• Data extracts:

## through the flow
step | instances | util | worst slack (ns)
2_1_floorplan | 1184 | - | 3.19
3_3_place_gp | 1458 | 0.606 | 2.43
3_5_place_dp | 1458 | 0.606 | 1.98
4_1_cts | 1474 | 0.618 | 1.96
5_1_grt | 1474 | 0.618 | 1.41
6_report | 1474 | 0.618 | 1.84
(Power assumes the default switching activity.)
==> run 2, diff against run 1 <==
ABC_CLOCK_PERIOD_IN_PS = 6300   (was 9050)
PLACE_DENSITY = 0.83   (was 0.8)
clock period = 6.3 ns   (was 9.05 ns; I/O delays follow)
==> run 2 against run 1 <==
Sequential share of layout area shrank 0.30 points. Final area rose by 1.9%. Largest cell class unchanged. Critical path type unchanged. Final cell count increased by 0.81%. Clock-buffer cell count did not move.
==> src/rtl/ape_result_drain.sv <==
// Result drain: buffers processed data words from the core in a small FIFO and appends
// the message tag as a final word once the message's data has fully left.
//
// state    | meaning
// ---------+-----------------------------------------------------------------
// STREAM   | accepting data words; FIFO head presented downstream
// TAG_PEND | last word accepted, input stalled, draining buffered data
// TAG_OUT  | FIFO empty, presenting the tag word until the host takes it
module ape_result_drain #(
   parameter int DW    = 34,
   parameter int TW    = 16,
   parameter int DEPTH = 4
) (
   input  logic          clk_1,
   input  logic          rst_n,
   input  logic          in_valid,
   output logic          in_ready,
   input  logic [DW-1:0] in_data,
   input  logic          in_last,
   input  logic [TW-1:0] in_tag,
   output logic          out_valid,
   input  logic          out_ready,
   output logic [DW-1:0] out_data,
   output logic          out_is_tag
);

   localparam int AW = (DEPTH > 1) ? $clog2(DEPTH) : 1;
   localparam int CW = $clog2(DEPTH) + 1;

   typedef enum logic [1:0] {
      ST_STREAM   = 2'd0,
      ST_TAG_PEND = 2'd1,
      ST_TAG_OUT  = 2'd2
   } state_t;

   state_t          r_state;
   state_t          w_state_nxt;
   logic [DW-1:0]   r_mem [DEPTH];
   logic [AW-1:0]   r_wr_ptr;
   logic [AW-1:0]   r_rd_ptr;
   logic [CW-1:0]   r_count;
   logic [TW-1:0]   r_tag;

   logic            w_full;
   logic            w_empty;
   logic            w_push;
   logic            w_pop;
   logic            w_tag_cap;

   assign w_full  = (r_count == CW'(DEPTH));
   assign w_empty = (r_count == '0);

   // Output side depends only on registered state, so in_ready/out_* never
   // combinationally follow the handshake inputs.
   always_comb begin
      in_ready   = 1'b0;
      out_valid  = 1'b0;
      out_is_tag = 1'b0;
      out_data   = '0;
      case (r_state)
         ST_STREAM: begin
            in_ready  = ~w_full;
            out_valid = ~w_empty;
            out_data  = w_empty ? '0 : r_mem[r_rd_ptr];
         end
         ST_TAG_PEND: begin
            out_valid = ~w_empty;
            out_data  = w_empty ? '0 : r_mem[r_rd_ptr];
         end
         ST_TAG_OUT: begin
            out_valid  = 1'b1;
            out_is_tag = 1'b1;
            out_data   = DW'(r_tag);
         end
         default: begin
            in_ready   = 1'b0;
            out_valid  = 1'b0;
         end
      endcase
   end

   assign w_push    = in_valid & in_ready;
   assign w_pop     = out_valid & out_ready & ~out_is_tag;
   assign w_tag_cap = (r_state == ST_STREAM) & w_push & in_last;

   always_comb begin
      w_state_nxt = r_state;
      case (r_state)
         ST_STREAM: begin
            if (w_tag_cap) w_state_nxt = ST_TAG_PEND;
         end
         ST_TAG_PEND: begin
            if (w_empty) w_state_nxt = ST_TAG_OUT;
         end
         ST_TAG_OUT: begin
            if (out_ready) w_state_nxt = ST_STREAM;
         end
         default: w_state_nxt = ST_STREAM;
      endcase
   end

   always_ff @(posedge clk_1 or negedge rst_n) begin
      if (!rst_n) begin
         r_state <= ST_STREAM;
         r_tag   <= '0;
      end else begin
         r_state <= w_state_nxt;
         if (w_tag_cap) r_tag <= in_tag;
      end
   end

   always_ff @(posedge clk_1 or negedge rst_n) begin
      if (!rst_n) begin
         r_wr_ptr <= '0;
         r_rd_ptr <= '0;
         r_count  <= '0;
      end else begin
         if (w_push) r_wr_ptr <= r_wr_ptr + AW'(1);
         if (w_pop)  r_rd_ptr <= r_rd_ptr + AW'(1);
         case ({w_push, w_pop})
            2'b10:   r_count <= r_count + CW'(1);
            2'b01:   r_count <= r_count - CW'(1);
            default: r_count <= r_count;
         endcase
      end
   end

   always_ff @(posedge clk_1 or negedge rst_n) begin
      if (!rst_n) begin
         for (int i = 0; i < DEPTH; i++) r_mem[i] <= '0;
      end else if (w_push) begin
         r_mem[r_wr_ptr] <= in_data;
      end
   end

endmodule
--- config.mk ---
export PLATFORM = sky130hd
export DESIGN_NAME = hazard_unit
export DESIGN_NICKNAME = d
export VERILOG_FILES = /design/src/rtl/hazard_unit_pkg.sv /design/src/rtl/hazard_unit_md_busy_ctr.sv /design/src/rtl/hazard_unit.sv
export SDC_FILE = /design/constraint.sdc
export NUM_CORES = 1
export LEC_CHECK = 0
export ABC_AREA = 1
export BUFFER_PORTS_ARGS = -buffer_cell sky130_fd_sc_hd__buf_2
export CAP_MARGIN = 25
export CORE_ASPECT_RATIO = 0.75
export CORE_MARGIN = 2
export CORE_UTILIZATION = 50
export CTS_BUF_LIST = sky130_fd_sc_hd__clkbuf_8 sky130_fd_sc_hd__clkbuf_16
export CTS_CLUSTER_SIZE = 28
export DETAILED_ROUTE_END_ITERATION = 16
export PLACE_DENSITY = 0.75
export REMOVE_ABC_BUFFERS = 1
export SLEW_MARGIN = 0
export SYNTH_ARGS = -nofsm -noshare
export SYNTH_HDL_FRONTEND = slang
export SYNTH_SLANG_ARGS = --single-unit
--- constraint.sdc ---
create_clock -name clk -period 1.81 [get_ports clk]
set_clock_uncertainty 0.05 [all_clocks]
set_input_delay 0.0905 -clock clk [delete_from_list [all_inputs] [get_ports clk]]
set_output_delay 0.0905 -clock clk [all_outputs]
set_load 0.02 [all_outputs]
File: src/rtl/step_pulse_gen.sv
// Debounced push-button to one-cycle step pulse. Optional hold-to-repeat
// stepping is compiled in when STEP_AUTOREPEAT_EN is defined.
//
// state | meaning
// IDLE  | button released and stable
// ARM   | button seen high, counting stable samples before accepting
// PRESS | press accepted, step issued on entry
// REL   | button seen low, counting stable samples before accepting release
module step_pulse_gen
  import stepgen_pkg::*;
#(
  parameter int DB_CYCLES     = 16,
  parameter int REPEAT_DELAY  = 1000,
  parameter int REPEAT_PERIOD = 250
) (
  input  logic       clk,
  input  logic       reset,
  input  logic       btn_raw,
  output logic       step,
  output logic       btn_db,
  output logic [1:0] fsm_state
);

  localparam int CNT_W = cnt_width(DB_CYCLES, REPEAT_DELAY, REPEAT_PERIOD);
  localparam logic [CNT_W-1:0] CNT_LAST = CNT_W'(DB_CYCLES - 1);
  localparam logic [CNT_W-1:0] CNT_MAX  = '1;

  state_t           r_state;
  state_t           w_state_nxt;
  logic [CNT_W-1:0] r_cnt;
  logic [CNT_W-1:0] w_cnt_nxt;
  logic             r_step;
  logic             w_step_nxt;
  logic             w_btn_s;
  logic             w_rep_hit;

  sync2 u_sync (
    .reset (reset),
    .clk   (clk),
    .d     (btn_raw),
    .q     (w_btn_s)
  );

  always_ff @(posedge clk or negedge reset) begin
    if (!reset) begin
      r_state <= ST_IDLE;
      r_cnt   <= '0;
      r_step  <= 1'b0;
    end else begin
      r_state <= w_state_nxt;
      r_cnt   <= w_cnt_nxt;
      r_step  <= w_step_nxt;
    end
  end

  always_comb begin
    w_state_nxt = r_state;
    w_cnt_nxt   = r_cnt;
    w_step_nxt  = 1'b0;
    case (r_state)
      ST_IDLE: begin
        if (w_btn_s) begin
          w_state_nxt = ST_ARM;
          w_cnt_nxt   = '0;
        end
      end
      ST_ARM: begin
        if (!w_btn_s) begin
          w_state_nxt = ST_IDLE;
        end else if (r_cnt == CNT_LAST) begin
          w_state_nxt = ST_PRESS;
          w_step_nxt  = 1'b1;
        end else if (r_cnt != CNT_MAX) begin
          w_cnt_nxt = r_cnt + CNT_W'(1);
        end
      end
      ST_PRESS: begin
        if (!w_btn_s) begin
          w_state_nxt = ST_REL;
          w_cnt_nxt   = '0;
        end else begin
          w_step_nxt = w_rep_hit;
        end
      end
      ST_REL: begin
        if (w_btn_s) begin
          w_state_nxt = ST_PRESS;
        end else if (r_cnt == CNT_LAST) begin
          w_state_nxt = ST_IDLE;
        end else if (r_cnt != CNT_MAX) begin
          w_cnt_nxt = r_cnt + CNT_W'(1);
        end
      end
      default: w_state_nxt = ST_IDLE;
    endcase
    // Back-to-back steps would double-advance the downstream counter.
    if (r_step) w_step_nxt = 1'b0;
  end

`ifdef STEP_AUTOREPEAT_EN
  localparam logic [CNT_W-1:0] DELAY_LAST  = CNT_W'(REPEAT_DELAY - 1);
  localparam logic [CNT_W-1:0] PERIOD_LAST = CNT_W'(REPEAT_PERIOD - 1);

  logic [CNT_W-1:0] r_hold;
  logic             r_rep;

  assign w_rep_hit = (r_hold == (r_rep ? PERIOD_LAST : DELAY_LAST));

  // Hold time restarts whenever PRESS is left, even for a brief REL bounce.
  always_ff @(posedge clk or negedge reset) begin
    if (!reset) begin
      r_hold <= '0;
      r_rep  <= 1'b0;
    end else if (r_state == ST_PRESS && w_state_nxt == ST_PRESS) begin
      if (w_rep_hit) begin
        r_hold <= '0;
        r_rep  <= 1'b1;
      end else if (r_hold != CNT_MAX) begin
        r_hold <= r_hold + CNT_W'(1);
      end
    end else begin
      r_hold <= '0;
      r_rep  <= 1'b0;
    end
  end
`else
  assign w_rep_hit = 1'b0;
`endif

  // PRESS and REL are the only codes with the MSB set, so the level is a flop bit.
  assign btn_db    = r_state[1];
  assign step      = r_step;
  assign fsm_state = r_state;

endmodule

• Instructions for the task: If a line in the records contains the word "assign", copy it out.

• Solution for this problem:
   assign w_full  = (r_count == CW'(DEPTH));
   assign w_empty = (r_count == '0);
   assign w_push    = in_valid & in_ready;
   assign w_pop     = out_valid & out_ready & ~out_is_tag;
   assign w_tag_cap = (r_state == ST_STREAM) & w_push & in_last;
  assign w_rep_hit = (r_hold == (r_rep ? PERIOD_LAST : DELAY_LAST));
  assign w_rep_hit = 1'b0;
  assign btn_db    = r_state[1];
  assign step      = r_step;
  assign fsm_state = r_state;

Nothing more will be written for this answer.